• **Problem requirements**: What is the number of lines in the entries that contain "ORFS"? Reply with that number only.

• **Data shown**:
Segment Open

What follows belongs to an exercise in optimizing a design on an open flow for small area and a short achievable clock period; a production flow would make more cautious choices. In this exercise RTL edits were held to simulation tests only and were not proved equivalent to the original. Power figures rest on the tool's default switching activity, not on a simulated workload.

## build 17
==> flow/design.v (excerpt) <==
module motorCtrlAvs (
    input  wire                                   clk,
    input  wire                                   reset_n,
    input  wire  [motorCtrlPkg::addrWidth-1:0]    address,
    input  wire                                   read,
    input  wire                                   write,
    input  wire  [motorCtrlPkg::wordWidth-1:0]    writedata,
    output logic [motorCtrlPkg::wordWidth-1:0]    readdata,
    output logic                                  waitrequest,
    input  wire  [motorCtrlPkg::wordWidth-1:0]    fbDirection,
    input  wire  [motorCtrlPkg::motorCount*motorCtrlPkg::wordWidth-1:0]    encoder,
    input  wire  [motorCtrlPkg::motorCount*motorCtrlPkg::wordWidth-1:0]    speedIn,
    input  wire  [motorCtrlPkg::motorCount*motorCtrlPkg::sensorWidth-1:0]  sensorIn,
    output logic [motorCtrlPkg::wordWidth-1:0]    pwmDuty,
    output logic [motorCtrlPkg::wordWidth-1:0]    driverDir,
    output logic [motorCtrlPkg::wordWidth-1:0]    motorCtrl
);
For scale: roughly 2000 flip-flops, about 590 I/O pins, about 75000 µm² of cells after synthesis.
clock: 5.0 ns
lec_check: 0
cap_margin: 10
core_margin: 2
core_utilization: 60
cts_cluster_diameter: 70
cts_cluster_size: 24
setup_slack_margin: 2.8
slew_margin: 10
tns_end_percent: 5
standard.sh (not shown) runs the stock make flow with config.mk's settings and CLKGATE_MAP_FILE= SYNTH_SCRIPT=/design/flow/synth_recipe.tcl, a recipe that flattens the netlist after the stock synthesis.
==> flow/flow/run.sh <==
#!/bin/bash
# Standard ORFS layout through the standard.sh (synthesis unchanged), with
# one change: buffer_ports gives every port a plain buf_1 buffer instead of
# the default delay-buffer cell. Each step's full output goes to its own log
# in the work folder; ORFS's per-stage logs stay under orfs/logs.
set -euo pipefail
export BUFFER_PORTS_ARGS="-buffer_cell sky130_fd_sc_hd__buf_1"
bash standard.sh synth > synth.log 2>&1
bash standard.sh finish > layout.log 2>&1
Edits applied to the flow inputs when going from build 17 to build 86:
Settings: TNS_END_PERCENT: 5 -> 10; CORE_UTILIZATION: 60 -> 50.
- Global placement routability congestion: build 86 vs build 17 up 4.5%
- Total chip power went up slightly going from build 17 to build 86.
- Sum of net half-perimeters after detailed placement ended up 3000 µm higher on build 86 than on build 17.
- Cell area was lower in the run labelled build 17.
- Looking only at global-route wire length before repair, and setting everything else aside, the lower value of build 17 and build 86 goes to build 17.
- On total length of routed wires, build 86 does worse than build 17.
- Termination of the worst setup path = regFile.readdata[7]: build 17; termination of the worst setup path = regFile.readdata[9]: build 86
- As of build 86, detailed-routing wirelength on met1 had risen by a little under 10% compared to build 17.
- Multi-input gate area in the final layout: build 86 vs build 17 up 1.0%
This is an optimization exercise on Yosys and OpenROAD, whose aim is small area, a short achievable clock period and few clock cycles, not a production implementation. In this exercise RTL edits were held to simulation tests only and were not proved equivalent to the original. Power and IR drop assume default switching activity.

Design cpu_top, start of the top module:
module cpu_top (
    input  logic             clk,
    input  logic             rst_n,
    input  logic [32-1:0] instr,
    output logic [32-1:0] i_addr,
    input  logic [32-1:0] mem_rd_data,
    output logic [32-1:0] mem_addr,
    output logic [32-1:0] mem_wr_data,
    output logic             mem_wr,
    output logic             halted
);
Size in the first run: roughly 4,200 cells after synthesis, roughly 57,000 um^2 of cells after synthesis.
make LEC_CHECK=0 CAP_MARGIN=20 CORE_MARGIN=2 CORE_UTILIZATION=40 CTS_CLUSTER_DIAMETER=70 CTS_CLUSTER_SIZE=22 PLACE_DENSITY=0.72 SETUP_SLACK_MARGIN=3.25 SLEW_MARGIN=20 SYNTH_HIERARCHICAL=1 finish   # period 7.0 ns
run.sh (not shown) runs the stock make flow with config.mk's settings and CLKGATE_MAP_FILE= SYNTH_SCRIPT=/design/flow/synth_recipe.tcl, a recipe that flattens the netlist after the stock synthesis.
Testbench counts at the start, summed over its fixed seeds: cycles 349,546.
Change:
--- a/flow/config.mk
+++ b/flow/config.mk
@@ -8,5 +8,5 @@
 export CAP_MARGIN = 20
 export CORE_MARGIN = 2
-export CORE_UTILIZATION = 40
+export CORE_UTILIZATION = 50
 export CTS_CLUSTER_DIAMETER = 70
 export CTS_CLUSTER_SIZE = 22
What happened: The new run passed the timing, design-rule and antenna checks; utilization goes up by 13 points; wire length is higher by a few percent; flip-flop and latch count is unchanged; final area came out higher slightly; non-clock buffer count went up by 56; power increases by a few percent.
Change:
--- a/flow/config.mk
+++ b/flow/config.mk
@@ -8,8 +8,6 @@
 export CAP_MARGIN = 20
 export CORE_MARGIN = 2
-export CORE_UTILIZATION = 50
-export CTS_CLUSTER_DIAMETER = 70
-export CTS_CLUSTER_SIZE = 22
-export PLACE_DENSITY = 0.72
+export CORE_UTILIZATION = 40
+export PLACE_DENSITY = 0.6
 export SETUP_SLACK_MARGIN = 3.25
 export SLEW_MARGIN = 20
Result: Via count fell by 0.54%. Power grows by 6.8%. Combinational power decreases by 4.9%. Final area rises by 1.6%. Non-clock buffer count fell by 70.
Change:
--- a/flow/config.mk
+++ b/flow/config.mk
@@ -9,5 +9,7 @@
 export CORE_MARGIN = 2
 export CORE_UTILIZATION = 40
-export PLACE_DENSITY = 0.6
+export CTS_CLUSTER_DIAMETER = 70
+export CTS_CLUSTER_SIZE = 22
+export PLACE_DENSITY = 0.8
 export SETUP_SLACK_MARGIN = 3.25
 export SLEW_MARGIN = 20
Outcome: Worst setup slack degrades by 0.015 ns. Wire length came out lower by 9.2%. Clock-buffer cell count came out lower by 64.
Change:
--- a/flow/config.mk
+++ b/flow/config.mk
@@ -11,6 +11,6 @@
 export CTS_CLUSTER_DIAMETER = 70
 export CTS_CLUSTER_SIZE = 22
-export PLACE_DENSITY = 0.8
-export SETUP_SLACK_MARGIN = 3.25
+export PLACE_DENSITY = 0.6
+export SETUP_SLACK_MARGIN = 3.5
 export SLEW_MARGIN = 20
 export SYNTH_HIERARCHICAL = 1
=> The new run completed without violations. Non-clock buffer count increases by 190. Setup slack is better by 0.074 ns. Routed wire length increases by about 14%. Maximum frequency increases by about 2%. Global-route usage increases by 3.2 points. Synthesized cell count does not change. Via count increases by about 1.5%.


Setup of lane 1:
Another version of the RTL of cpu_top (not shown whole).
Size in the first run: ~3900 cells after synthesis, about 54000 µm² of cells after synthesis.
clock: 7.0 ns
lec_check: 0
cap_margin: 20
core_margin: 2
core_utilization: 40
cts_cluster_diameter: 70
cts_cluster_size: 22
place_density: 0.6
setup_slack_margin: 3.0
slew_margin: 20
synth_hierarchical: 1
Testbench counts of lane 1, summed over its fixed seeds: cycles 349,546.
Setup changes, lane 1 to lane 2
- changing CTS_CLUSTER_SIZE from 22 to 30
- changing CTS_CLUSTER_DIAMETER from 70 to 100
==> summary.txt <==
- Total power draw for lane 2: 4.7% down relative to lane 1
- Against lane 1 as the reference, lane 2 delivers a lower utilization.
- Comparing lane 2 against lane 1, there is no change at all in die span in y.
- The higher antenna cell count of lane 2 and lane 1 is in lane 1.
- Comparing worst setup slack for lane 2 and lane 1, the bigger number came from lane 2.
- Lane 2 against lane 1: clock network power saw a decrease, post-cts resize count now smaller.
- Relative to lane 1, the number of standard cells in the final layout excluding fillers measured on lane 2 has decreased slightly.

==> re-timing with driven ports <==
The flow's constraints put no driver on any port. The routed layouts listed below were extracted and timed again, unchanged, in two steps.
Step 1 sets driving cells, clkbuf_16 on the clock port and buf_2 on the other inputs (assumed; they add their load-dependent delay and slew).
Step 2, shift: input delay + t, output delay - t, t = (earliest + latest rising clock arrival at the registers) / 2. This alone moves slack from input paths to output paths.
a / b / c = ideal ports / drivers / drivers and shift; a / b = the first two.
run	t (ns)	setup slack, ns	worst setup path at the end	slew at the worst register clock pin (ns)
the first run of note 1	0.756	3.130 / 3.151 / 2.421	input to register	0.10 / 0.10
the second run of note 1	0.748	3.067 / 3.067 / 2.410	input to register	0.10 / 0.10
the third run of note 1	0.816	3.140 / 3.026 / 2.210	input to register	0.07 / 0.07
the fourth run of note 1	0.759	3.126 / 3.065 / 2.306	input to register	0.10 / 0.10
the fifth run of note 1	0.784	3.200 / 3.229 / 2.444	input to register	0.10 / 0.10
lane 1	0.764	2.711 / 2.649 / 1.885	input to register	0.09 / 0.09
lane 2	0.793	2.744 / 2.701 / 1.908	input to register	0.12 / 0.12
After both steps every run listed still meets setup and hold. For the third run of note 1, which loses most, drivers alone change the setup slack by -0.114 ns; drivers and shift together by -0.930 ns.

Segment Closed

• **Final answer**: 2